Personal information
- Full name: Sean Mark Dyche
- Date of birth: 28 June 1971 (age 55)
- Place of birth: Kettering, England
- Height: 6 ft 0 in (1.83 m)
- Position: Centre-back

Youth career
- 1987–1989: Nottingham Forest

Senior career*
- Years: Team / Apps / (Gls)
- 1989–1990: Nottingham Forest / 0 / (0)
- 1990–1997: Chesterfield / 231 / (8)
- 1997–1999: Bristol City / 17 / (0)
- 1999: → Luton Town (loan) / 14 / (1)
- 1999–2002: Millwall / 69 / (3)
- 2002–2005: Watford / 72 / (0)
- 2005–2007: Northampton Town / 56 / (0)
- Total:  / 459 / (12)

Managerial career
- 2011–2012: Watford
- 2012–2022: Burnley
- 2023–2025: Everton
- 2025–2026: Nottingham Forest

= Sean Dyche =

English football manager (born 1971)

Sean Mark Dyche (/daɪtʃ/; born 28 June 1971) is an English professional football manager and former footballer who was most recently the head coach of Premier League club Nottingham Forest.

During his playing career, Dyche played as a centre-back, making his professional debut in 1990 and representing Chesterfield – whom he captained and scored for in an FA Cup semi-final.

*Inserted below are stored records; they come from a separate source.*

[src/rtl/pulse_logic_cell.sv]
// Clocked pulse-logic cell: accumulates data pulses, evaluates XOR/OR/AND on
// each pulse-clock event, delays the result and polices inter-event spacing.
//
// state    | meaning
// ---------+-----------------------------------------------------------
// ST_INIT  | post-reset settle, START cycles, inputs tracked, no events
// ST_IDLE  | nothing accumulated since the last pulse-clock event
// ST_ARMED | at least one data event accumulated, mode latched
module pulse_logic_cell
    import pulse_cell_pkg::*;
#(
    parameter int N_IN      = 2,
    parameter int HOLD      = 3,
    parameter int OUT_DELAY = 5,
    parameter int START     = 8,
    parameter int COUNT_W   = 8
) (
    input  logic              clk,
    input  logic              rst,
    pulse_logic_cell_if.slave bus
);
    localparam int SRC_W  = clog2(N_IN + 1);
    localparam int TMR_W  = clog2(HOLD + 1);
    localparam int INIT_W = clog2(START);
    localparam logic [N_IN:0] EV_ONE = {{N_IN{1'b0}}, 1'b1};

    state_e               state_q, state_d;
    logic [INIT_W-1:0]    init_cnt_q, init_cnt_d;
    mode_e                mode_q, mode_d;
    logic                 parity_q, parity_d;
    logic                 flag_q, flag_d;
    logic [N_IN-1:0]      mask_q, mask_d;
    logic [OUT_DELAY-1:0] pipe_q, pipe_d;
    logic                 out_q, out_d;
    logic [TMR_W-1:0]     timer_q, timer_d;
    logic [SRC_W-1:0]     last_src_q, last_src_d;
    logic                 viol_q, viol_d;
    logic [COUNT_W-1:0]   count_q, count_d;

    logic                 track;
    logic [N_IN:0]        ev_all;
    logic [N_IN-1:0]      data_ev;
    logic                 pclk_ev;
    logic                 any_ev;
    logic                 multi_ev;
    logic [SRC_W-1:0]     new_src;
    logic                 par_acc;
    logic                 flag_acc;
    logic [N_IN-1:0]      mask_acc;
    mode_e                eff_mode;
    logic                 fire;

    assign track = (state_q == ST_INIT);

    // Pulse clock rides as the top bit so its source id is N_IN.
    pulse_edge_detect #(
        .W (N_IN + 1)
    ) u_edge (
        .clk     (clk),
        .rst     (rst),
        .track_i (track),
        .tgl_i   ({bus.pclk_tgl, bus.in_tgl}),
        .evt_o   (ev_all)
    );

    assign data_ev = ev_all[N_IN-1:0];
    assign pclk_ev = ev_all[N_IN];

    always_ff @(posedge clk or posedge rst) begin
        if (rst) begin
            state_q    <= ST_INIT;
            init_cnt_q <= INIT_W'(START - 1);
            mode_q     <= MODE_XOR;
            parity_q   <= 1'b0;
            flag_q     <= 1'b0;
            mask_q     <= '0;
            pipe_q     <= '0;
            out_q      <= 1'b0;
            timer_q    <= '0;
            last_src_q <= '0;
            viol_q     <= 1'b0;
            count_q    <= '0;
        end else begin
            state_q    <= state_d;
            init_cnt_q <= init_cnt_d;
            mode_q     <= mode_d;
            parity_q   <= parity_d;
            flag_q     <= flag_d;
            mask_q     <= mask_d;
            pipe_q     <= pipe_d;
            out_q      <= out_d;
            timer_q    <= timer_d;
            last_src_q <= last_src_d;
            viol_q     <= viol_d;
            count_q    <= count_d;
        end
    end

    // Same-cycle data events are folded in before evaluation; in IDLE the
    // live mode applies because nothing has been latched yet.
    always_comb begin
        par_acc  = parity_q ^ (^data_ev);
        flag_acc = flag_q | (|data_ev);
        mask_acc = mask_q | data_ev;
        eff_mode = (state_q == ST_ARMED) ? mode_q : bus.mode;
        fire     = par_acc;
        case (eff_mode)
            MODE_OR:  fire = flag_acc;
            MODE_AND: fire = &mask_acc;
            default:  fire = par_acc;
        endcase
    end

    always_comb begin
        state_d    = state_q;
        init_cnt_d = init_cnt_q;
        mode_d     = mode_q;
        parity_d   = parity_q;
        flag_d     = flag_q;
        mask_d     = mask_q;
        pipe_d     = pipe_q << 1;
        out_d      = out_q ^ pipe_q[OUT_DELAY-1];

        case (state_q)
            ST_INIT: begin
                if (init_cnt_q == '0) begin
                    state_d = ST_IDLE;
                end else begin
                    init_cnt_d = init_cnt_q - INIT_W'(1);
                end
            end
            ST_IDLE, ST_ARMED: begin
                if (pclk_ev) begin
                    pipe_d[0] = fire;
                    parity_d  = 1'b0;
                    flag_d    = 1'b0;
                    mask_d    = '0;
                    state_d   = ST_IDLE;
                end else if (|data_ev) begin
                    parity_d = par_acc;
                    flag_d   = flag_acc;
                    mask_d   = mask_acc;
                    state_d  = ST_ARMED;
                    if (state_q == ST_IDLE) begin
                        mode_d = bus.mode;
                    end
                end
            end
            default: state_d = ST_INIT;
        endcase
    end

    // Hold window: several sources in one cycle always violate; a lone
    // event violates only if it comes from a new source inside the window.
    always_comb begin
        new_src = '0;
        for (int i = 0; i <= N_IN; i++) begin
            if (ev_all[i]) begin
                new_src = SRC_W'(i);
            end
        end
        any_ev     = |ev_all;
        multi_ev   = (ev_all & (ev_all - EV_ONE)) != '0;
        viol_d     = any_ev && (multi_ev || ((timer_q != '0) && (new_src != last_src_q)));
        timer_d    = timer_q;
        last_src_d = last_src_q;
        if (any_ev) begin
            timer_d    = TMR_W'(HOLD);
            last_src_d = new_src;
        end else if (timer_q != '0) begin
            timer_d = timer_q - TMR_W'(1);
        end
        count_d = count_q;
        if (viol_d && (count_q != '1)) begin
            count_d = count_q + COUNT_W'(1);
        end
    end

    assign bus.out_tgl    = out_q;
    assign bus.violation  = viol_q;
    assign bus.viol_count = count_q;
    assign bus.busy       = (state_q == ST_ARMED);

endmodule
[src/flat_wrapper.sv]
// flat-port wrapper written by rule: the top's interface ports become plain ports
module pulse_logic_cell_flat import pulse_cell_pkg::*;
#(
    parameter int N_IN      = 2,
    parameter int HOLD      = 3,
    parameter int OUT_DELAY = 5,
    parameter int START     = 8,
    parameter int COUNT_W   = 8
)
  (clk, rst, bus_mode, bus_in_tgl, bus_pclk_tgl, bus_out_tgl, bus_violation, bus_viol_count, bus_busy);
  pulse_logic_cell_if #(.N_IN(N_IN), .COUNT_W(COUNT_W)) bus_i ();
  input  logic clk;
  input  logic rst;
  input wire logic [$bits(bus_i.mode)-1:0] bus_mode;
  input wire logic [$bits(bus_i.in_tgl)-1:0] bus_in_tgl;
  input wire logic [$bits(bus_i.pclk_tgl)-1:0] bus_pclk_tgl;
  output wire logic [$bits(bus_i.out_tgl)-1:0] bus_out_tgl;
  output wire logic [$bits(bus_i.violation)-1:0] bus_violation;
  output wire logic [$bits(bus_i.viol_count)-1:0] bus_viol_count;
  output wire logic [$bits(bus_i.busy)-1:0] bus_busy;
  assign bus_i.mode = bus_mode;
  assign bus_i.in_tgl = bus_in_tgl;
  assign bus_i.pclk_tgl = bus_pclk_tgl;
  assign bus_out_tgl = bus_i.out_tgl;
  assign bus_violation = bus_i.violation;
  assign bus_viol_count = bus_i.viol_count;
  assign bus_busy = bus_i.busy;
  pulse_logic_cell #(.N_IN(N_IN), .HOLD(HOLD), .OUT_DELAY(OUT_DELAY), .START(START), .COUNT_W(COUNT_W)) u_core (.clk(clk), .rst(rst), .bus(bus_i));
endmodule
[config.mk]
export PLATFORM = sky130hd
export DESIGN_NAME = pulse_logic_cell_flat
export DESIGN_NICKNAME = d
export VERILOG_FILES = /design/src/rtl/pulse_cell_pkg.sv /design/src/rtl/pulse_logic_cell_if.sv /design/src/rtl/pulse_edge_detect.sv /design/src/rtl/pulse_logic_cell.sv /design/src/flat_wrapper.sv
export SDC_FILE = /design/constraint.sdc
export NUM_CORES = 1
export LEC_CHECK = 0
export BUFFER_PORTS_ARGS = -buffer_cell sky130_fd_sc_hd__buf_4
export CAP_MARGIN = 20
export CORE_ASPECT_RATIO = 1.2
export CORE_MARGIN = 3
export CORE_UTILIZATION = 58
export CTS_CLUSTER_SIZE = 12
export DETAILED_ROUTE_END_ITERATION = 8
export GPL_ROUTABILITY_DRIVEN = 0
export PLACE_DENSITY = 0.87
export SKIP_LAST_GASP = 1
export SLEW_MARGIN = 20
export SYNTH_ARGS = -nofsm -noshare
export SYNTH_HDL_FRONTEND = slang
export SYNTH_SLANG_ARGS = --single-unit
[constraint.sdc]
create_clock -name clk -period 3.6 [get_ports clk]
set_input_delay 0 -clock clk [delete_from_list [all_inputs] [get_ports clk]]
set_output_delay 0 -clock clk [all_outputs]
set_load 0.03 [all_outputs]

He also played for Bristol City, Luton Town, Millwall, Watford and Northampton Town. He was promoted with three of his six clubs. After retiring as a player in 2007, he coached at Watford, including a stint as manager between June 2011 and July 2012.

After leaving Watford, Dyche became the manager of Burnley in October 2012. He guided the club to two promotions to the Premier League, in 2013–14 and 2015–16. During the 2017–18 season, he led Burnley to their first European campaign since 1967, following a seventh-place league finish. Dyche became the longest-serving manager in the Premier League at the end of the 2019–20 season. He was dismissed by Burnley in April 2022, when the club was in the relegation zone. Dyche was appointed manager of Everton in January 2023, and was dismissed two years later. In October 2025, he was appointed manager of Nottingham Forest, and was sacked in February 2026 after less than four months in charge.

==Playing career==
Dyche was a youth-team player at Nottingham Forest in the late 1980s, while Brian Clough was manager. When he joined Forest he was and weighed 10 st but grew to and 12 st after a year. He injured his leg early in his career, which Dyche said held him back. It also left him with a permanent bend in his leg. Dyche was present at the Hillsborough disaster, having travelled to the stadium as part of the Forest youth side.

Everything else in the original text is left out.